Exercise description
Among the entries below, one stretch runs from the line that contains "r2_waddr <= r1_waddr;" through the line that contains "n_addr[1] = ADDR_W'(SUM_W'(r2_x1)". Repeat that stretch exactly, ends included, and only that.

•••••

## config.mk

```make
export PLATFORM = sky130hd
export DESIGN_NAME = virtual_axis_conditioner
export DESIGN_NICKNAME = d
export VERILOG_FILES = /design/src/rtl/core/vac_pkg.sv /design/src/rtl/core/vac_axis_upd.sv /design/src/rtl/core/virtual_axis_conditioner.sv
export SDC_FILE = /design/constraint.sdc
export NUM_CORES = 2
export LEC_CHECK = 0
export BUFFER_PORTS_ARGS = -buffer_cell sky130_fd_sc_hd__buf_4
export CAP_MARGIN = 20
export CORE_ASPECT_RATIO = 0.6
export CORE_MARGIN = 1.5
export CORE_UTILIZATION = 51
export DETAILED_ROUTE_END_ITERATION = 12
export PLACE_DENSITY = 0.67
export SYNTH_ARGS = -nofsm -noshare
export SYNTH_HDL_FRONTEND = slang
export SYNTH_SLANG_ARGS = --single-unit
```

## constraint.sdc

```tcl
create_clock -name clk -period 14.54 [get_ports clk]
set_input_delay 2.908 -clock clk [delete_from_list [all_inputs] [get_ports clk]]
set_output_delay 2.908 -clock clk [all_outputs]
set_load 0.1 [all_outputs]
```
<file path="src/rtl/bts_pkg.sv">
// shared constants, codes and types of the bilinear texture sampler
// no dependencies; imported by every other file of the block
package bts_pkg;

    // defaults of the top-level parameters
    localparam int MAX_SIDE_DEF    = 256;
    localparam int TEXEL_COUNT_DEF = 65536;
    localparam int COORD_FRAC_DEF  = 16;

    // fixed field widths
    localparam int COORD_W      = 20;
    localparam int TEXEL_ADDR_W = 16;
    localparam int CHAN_W       = 8;
    localparam int NUM_CHAN     = 4;
    localparam int TEXEL_W      = NUM_CHAN * CHAN_W;
    localparam int OUT_W        = 16;

    // configuration port
    localparam int CFG_IDX_W      = 4;
    localparam int CFG_DATA_W     = 9;
    localparam int CFG_RESET_SIDE = 256;

    localparam logic [CFG_IDX_W-1:0] CFG_TEX_WIDTH  = CFG_IDX_W'(0);
    localparam logic [CFG_IDX_W-1:0] CFG_TEX_HEIGHT = CFG_IDX_W'(1);

    // operation codes of an input word
    localparam logic OP_WRITE  = 1'b0;
    localparam logic OP_SAMPLE = 1'b1;

    // channel positions in a texel and in a result word
    localparam int CH_RED   = 0;
    localparam int CH_GREEN = 1;
    localparam int CH_BLUE  = 2;
    localparam int CH_ALPHA = 3;

    // texel corners: 0 = (x0,y0), 1 = (x1,y0), 2 = (x0,y1), 3 = (x1,y1)
    localparam int NUM_CORNER = 4;

    // result queue depth, covers the sample pipeline plus one
    localparam int OUT_DEPTH = 8;

    // texel memory access issued by the address stage
    typedef struct packed {
        logic wr;
        logic rd;
    } t_mem_ctl;

endpackage

</file>
<file path="src/rtl/bts_addr.sv">
// coordinate clamp, scaling and texel address generation, three stages
// depends on bts_pkg; feeds the texel memories of the top level
module bts_addr
    import bts_pkg::*;
#(
    parameter int MAX_SIDE        = MAX_SIDE_DEF,
    parameter int TEXEL_COUNT     = TEXEL_COUNT_DEF,
    parameter int COORD_FRAC_BITS = COORD_FRAC_DEF,
    localparam int XW     = $clog2(MAX_SIDE),
    localparam int SIDE_W = $clog2(MAX_SIDE + 1),
    localparam int ADDR_W = $clog2(TEXEL_COUNT),
    localparam int F      = COORD_FRAC_BITS
) (
    input  logic                               i_clk,
    input  logic                               i_rst_n,
    input  logic                               i_accept,
    input  logic                               i_operation,
    input  logic [TEXEL_ADDR_W-1:0]            i_texel_addr,
    input  logic [TEXEL_W-1:0]                 i_wdata,
    input  logic signed [COORD_W-1:0]          i_coord_u,
    input  logic signed [COORD_W-1:0]          i_coord_v,
    input  logic [SIDE_W-1:0]                  i_side_w,
    input  logic [XW-1:0]                      i_w_m1,
    input  logic [XW-1:0]                      i_h_m1,
    output t_mem_ctl                           o_mem,
    output logic [NUM_CORNER-1:0][ADDR_W-1:0]  o_addr,
    output logic [TEXEL_W-1:0]                 o_wdata,
    output logic [F-1:0]                       o_fx,
    output logic [F-1:0]                       o_fy
);

    localparam int CL_W  = F + 1;
    localparam int P_W   = F + XW;
    localparam int CMP_W = (COORD_W - 1 > CL_W) ? COORD_W - 1 : CL_W;
    localparam logic [CMP_W-1:0] ONE_CMP = CMP_W'(2 ** F);
    localparam int ROW_W = XW + SIDE_W;
    localparam int SUM_W = ROW_W + 1;

    function automatic logic [CL_W-1:0] clamp_coord(input logic signed [COORD_W-1:0] c);
        logic [CMP_W-1:0] mag;
        mag = CMP_W'(c[COORD_W-2:0]);
        if (c[COORD_W-1]) return '0;
        if (mag > ONE_CMP) return CL_W'(ONE_CMP);
        return CL_W'(mag);
    endfunction

    // stage 1: clamp and scale by side minus one
    logic [CL_W-1:0]    clamp_u, clamp_v;
    logic [CL_W+XW-1:0] prod_u, prod_v;

    logic               r1_valid;
    logic               r1_op;
    logic [ADDR_W-1:0]  r1_waddr;
    logic [TEXEL_W-1:0] r1_wdata;
    logic [P_W-1:0]     r1_pu, r1_pv;

    assign clamp_u = clamp_coord(i_coord_u);
    assign clamp_v = clamp_coord(i_coord_v);
    assign prod_u  = clamp_u * i_w_m1;
    assign prod_v  = clamp_v * i_h_m1;

    always_ff @(posedge i_clk) begin
        if (!i_rst_n) begin
            r1_valid <= 1'b0;
        end else begin
            r1_valid <= i_accept;
        end
    end

    always_ff @(posedge i_clk) begin
        if (i_accept) begin
            r1_op    <= i_operation;
            r1_waddr <= ADDR_W'(i_texel_addr);
            r1_wdata <= i_wdata;
            r1_pu    <= prod_u[P_W-1:0];
            r1_pv    <= prod_v[P_W-1:0];
        end
    end

    // stage 2: integer parts, clamped neighbours, row offsets
    logic [XW-1:0]    x0, y0, x1, y1;
    logic [ROW_W-1:0] row0, row1;

    logic               r2_valid;
    logic               r2_op;
    logic [ADDR_W-1:0]  r2_waddr;
    logic [TEXEL_W-1:0] r2_wdata;
    logic [XW-1:0]      r2_x0, r2_x1;
    logic [ROW_W-1:0]   r2_row0, r2_row1;
    logic [F-1:0]       r2_fx, r2_fy;

    assign x0   = r1_pu[P_W-1:F];
    assign y0   = r1_pv[P_W-1:F];
    assign x1   = (x0 == i_w_m1) ? x0 : x0 + XW'(1);
    assign y1   = (y0 == i_h_m1) ? y0 : y0 + XW'(1);
    assign row0 = y0 * i_side_w;
    assign row1 = y1 * i_side_w;

    always_ff @(posedge i_clk) begin
        if (!i_rst_n) begin
            r2_valid <= 1'b0;
        end else begin
            r2_valid <= r1_valid;
        end
    end

    always_ff @(posedge i_clk) begin
        if (r1_valid) begin
            r2_op    <= r1_op;
            r2_waddr <= r1_waddr;
            r2_wdata <= r1_wdata;
            r2_x0    <= x0;
            r2_x1    <= x1;
            r2_row0  <= row0;
            r2_row1  <= row1;
            r2_fx    <= r1_pu[F-1:0];
            r2_fy    <= r1_pv[F-1:0];
        end
    end

    // stage 3: linear addresses, wrapped to the store size
    logic [NUM_CORNER-1:0][ADDR_W-1:0] n_addr;

    logic                              r3_valid;
    logic                              r3_op;
    logic [NUM_CORNER-1:0][ADDR_W-1:0] r3_addr;
    logic [TEXEL_W-1:0]                r3_wdata;
    logic [F-1:0]                      r3_fx, r3_fy;

    always_comb begin
        n_addr[0] = ADDR_W'(SUM_W'(r2_x0) + SUM_W'(r2_row0));
        n_addr[1] = ADDR_W'(SUM_W'(r2_x1) + SUM_W'(r2_row0));
        n_addr[2] = ADDR_W'(SUM_W'(r2_x0) + SUM_W'(r2_row1));
        n_addr[3] = ADDR_W'(SUM_W'(r2_x1) + SUM_W'(r2_row1));
        // a write uses corner 0's slot for its own address
        if (r2_op == OP_WRITE) begin
            n_addr[0] = r2_waddr;
        end
    end

    always_ff @(posedge i_clk) begin
        if (!i_rst_n) begin
            r3_valid <= 1'b0;
        end else begin
            r3_valid <= r2_valid;
        end
    end

    always_ff @(posedge i_clk) begin
        if (r2_valid) begin
            r3_op    <= r2_op;
            r3_addr  <= n_addr;
            r3_wdata <= r2_wdata;
            r3_fx    <= r2_fx;
            r3_fy    <= r2_fy;
        end
    end

    assign o_mem.wr = r3_valid && (r3_op == OP_WRITE);
    assign o_mem.rd = r3_valid && (r3_op == OP_SAMPLE);
    assign o_addr   = r3_addr;
    assign o_wdata  = r3_wdata;
    assign o_fx     = r3_fx;
    assign o_fy     = r3_fy;

endmodule

</file>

•••••

Solution to the problem
            r2_waddr <= r1_waddr;
            r2_wdata <= r1_wdata;
            r2_x0    <= x0;
            r2_x1    <= x1;
            r2_row0  <= row0;
            r2_row1  <= row1;
            r2_fx    <= r1_pu[F-1:0];
            r2_fy    <= r1_pv[F-1:0];
        end
    end

    // stage 3: linear addresses, wrapped to the store size
    logic [NUM_CORNER-1:0][ADDR_W-1:0] n_addr;

    logic                              r3_valid;
    logic                              r3_op;
    logic [NUM_CORNER-1:0][ADDR_W-1:0] r3_addr;
    logic [TEXEL_W-1:0]                r3_wdata;
    logic [F-1:0]                      r3_fx, r3_fy;

    always_comb begin
        n_addr[0] = ADDR_W'(SUM_W'(r2_x0) + SUM_W'(r2_row0));
        n_addr[1] = ADDR_W'(SUM_W'(r2_x1) + SUM_W'(r2_row0));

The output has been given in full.